TABLE 12: Components of Average Total Loans and Leases (includes held for sale)

 

 

     September 30, 2010      December 31, 2009      September 30, 2009  

($ in millions)

   Balance      % of
Total
     Balance      % of
Total
     Balance      % of
Total
 

Commercial:

                 

Commercial and industrial loans

   $ 26,348         33       $ 25,838         32       $ 27,416         33   

Commercial mortgage loans

     11,462         15         12,126         15         12,449         15   

Commercial construction loans

     2,955         4         4,134         5         4,475         6   

Commercial leases

     3,257         4         3,574         5         3,522         4   
                                                     

Subtotal – commercial

     44,022         56         45,672         57         47,862         58   
                                                     

Consumer:

                 

Residential mortgage loans

     9,897         13         10,142         13         10,820         13   

Home equity

     11,897         15         12,291         16         12,452         15   

Automobile loans

     10,517         13         8,973         11         8,871         11   

Credit card

     1,838         2         1,982         2         1,955         2   

Other consumer loans and leases

     683         1         860         1         929         1   
                                                     

Subtotal – consumer

     34,832         44         34,248         43         35,027         42   
                                                     

Total average loans and leases

   $ 78,854         100       $ 79,920         100       $ 82,889         100   
                                                     

Total portfolio loans and leases (excludes loans held for sale)

   $ 76,617          $ 77,601          $ 80,060      
                                                     

Average commercial loans and leases decreased $1.7 billion, or four percent, compared to the fourth quarter of 2009 and decreased $3.8 billion, or eight percent, compared to the third quarter of 2009. The decrease in average total commercial loans and leases from both periods was driven by lower customer line utilization rates, lower demand for new loans and tighter underwriting standards implemented in 2008, partially offset by the impact of the previously discussed change in U.S. GAAP.

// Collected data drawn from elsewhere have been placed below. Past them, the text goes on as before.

$ cat config.mk
export PLATFORM = sky130hd
export DESIGN_NAME = i2c_regbank_target
export DESIGN_NICKNAME = d
export VERILOG_FILES = /design/src/rtl/i2c_rb_pkg.sv /design/src/rtl/i2c_rb_sync.sv /design/src/rtl/i2c_rb_regs.sv /design/src/rtl/i2c_rb_engine.sv /design/src/rtl/i2c_regbank_target.sv
export SDC_FILE = /design/constraint.sdc
export NUM_CORES = 1
export LEC_CHECK = 0
export BUFFER_PORTS_ARGS = -buffer_cell sky130_fd_sc_hd__buf_2
export CAP_MARGIN = 10
export CORE_UTILIZATION = 50
export CTS_BUF_LIST = sky130_fd_sc_hd__clkbuf_8
export DETAILED_ROUTE_END_ITERATION = 8
export GPL_ROUTABILITY_DRIVEN = 0
export PLACE_DENSITY = 0.75
export SYNTH_ARGS = -nofsm -noshare
export SYNTH_HDL_FRONTEND = slang
export SYNTH_SLANG_ARGS = --single-unit
$ cat constraint.sdc
create_clock -name clk -period 1.9 [get_ports clk]
set_clock_uncertainty 0.05 [all_clocks]
set_input_delay 0.19 -clock clk [delete_from_list [all_inputs] [get_ports clk]]
set_output_delay 0.19 -clock clk [all_outputs]
set_load 0.05 [all_outputs]
$ cat src/rtl/i2c_rb_pkg.sv
package i2c_rb_pkg;

  localparam int BYTE_W = 8;

  typedef enum logic [2:0] {
    ST_IDLE,
    ST_ADDR,
    ST_PTR,
    ST_WDATA,
    ST_ACK,
    ST_RDATA,
    ST_RACK,
    ST_SKIP
  } bus_state_t;

  // True when the received 7-bit address equals the base in every bit not masked as don't-care
  function automatic logic addr_match(input logic [6:0] rx_addr,
                                      input logic [6:0] base,
                                      input logic [6:0] dont_care);
    return ((rx_addr ^ base) & ~dont_care) == 7'd0;
  endfunction

endpackage

$ cat src/rtl/i2c_rb_sync.sv
module i2c_rb_sync #(
  parameter int STAGES = 2
) (
  input  logic clk,
  input  logic rst_n,
  input  logic scl_i,
  input  logic sda_i,
  output logic scl_s,
  output logic sda_s,
  output logic scl_rise,
  output logic scl_fall,
  output logic start_det,
  output logic stop_det
);

  logic [STAGES-1:0] scl_q;
  logic [STAGES-1:0] sda_q;
  logic              scl_d;
  logic              sda_d;

  always_ff @(posedge clk or negedge rst_n) begin
    if (!rst_n) begin
      scl_q <= '1;
      sda_q <= '1;
      scl_d <= 1'b1;
      sda_d <= 1'b1;
    end else begin
      scl_q <= {scl_q[STAGES-2:0], scl_i};
      sda_q <= {sda_q[STAGES-2:0], sda_i};
      scl_d <= scl_s;
      sda_d <= sda_s;
    end
  end

  assign scl_s     = scl_q[STAGES-1];
  assign sda_s     = sda_q[STAGES-1];
  assign scl_rise  = scl_s & ~scl_d;
  assign scl_fall  = ~scl_s & scl_d;
  assign start_det = scl_s & scl_d & sda_d & ~sda_s;
  assign stop_det  = scl_s & scl_d & ~sda_d & sda_s;

endmodule

$ cat src/rtl/i2c_rb_regs.sv
module i2c_rb_regs
  import i2c_rb_pkg::*;
#(
  parameter int NUM_REGS = 16,
  localparam int PTR_W   = $clog2(NUM_REGS)
) (
  input  logic                       clk,
  input  logic                       rst_n,
  input  logic                       wr_en,
  input  logic [PTR_W-1:0]           wr_idx,
  input  logic [BYTE_W-1:0]          wr_data,
  input  logic [PTR_W-1:0]           rd_idx,
  output logic [BYTE_W-1:0]          rd_data,
  output logic [NUM_REGS*BYTE_W-1:0] regs_flat
);

  logic [BYTE_W-1:0] bank [NUM_REGS];

  for (genvar g = 0; g < NUM_REGS; g++) begin : g_reg
    always_ff @(posedge clk or negedge rst_n) begin
      if (!rst_n) begin
        bank[g] <= '0;
      end else if (wr_en && wr_idx == PTR_W'(g)) begin
        bank[g] <= wr_data;
      end
    end
    assign regs_flat[g*BYTE_W +: BYTE_W] = bank[g];
  end

  assign rd_data = bank[rd_idx];

endmodule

Average consumer loans and leases increased $584 million, or two percent, compared to the fourth quarter of 2009 due to an increase in average automobile loans as a result of the previously mentioned change in U.S. GAAP and an increase in origination activity, partially offset by declines in all other average consumer loan products due to lower customer demand and tighter underwriting standards. Average consumer loans and leases decreased $195 million, or one percent, compared to the third quarter of 2009. The decrease in the average consumer loan balances from the third quarter of 2009 is primarily a result of a nine percent decrease in average residential mortgage loans and four percent decrease in average home equity loans, partially offset by a 19% increase in average automobile loans. The previously mentioned change in U.S. GAAP contributed approximately $841 million to average automobile loans and $250 million to average home equity loans in the third quarter of 2010.

Investment Securities

The Bancorp uses investment securities as a means of managing interest rate risk, providing liquidity support and providing collateral for pledging purposes. As of September 30, 2010, total investment securities were $16.6 billion, compared to $18.9 billion at December 31, 2009 and $17.1 billion at September 30, 2009.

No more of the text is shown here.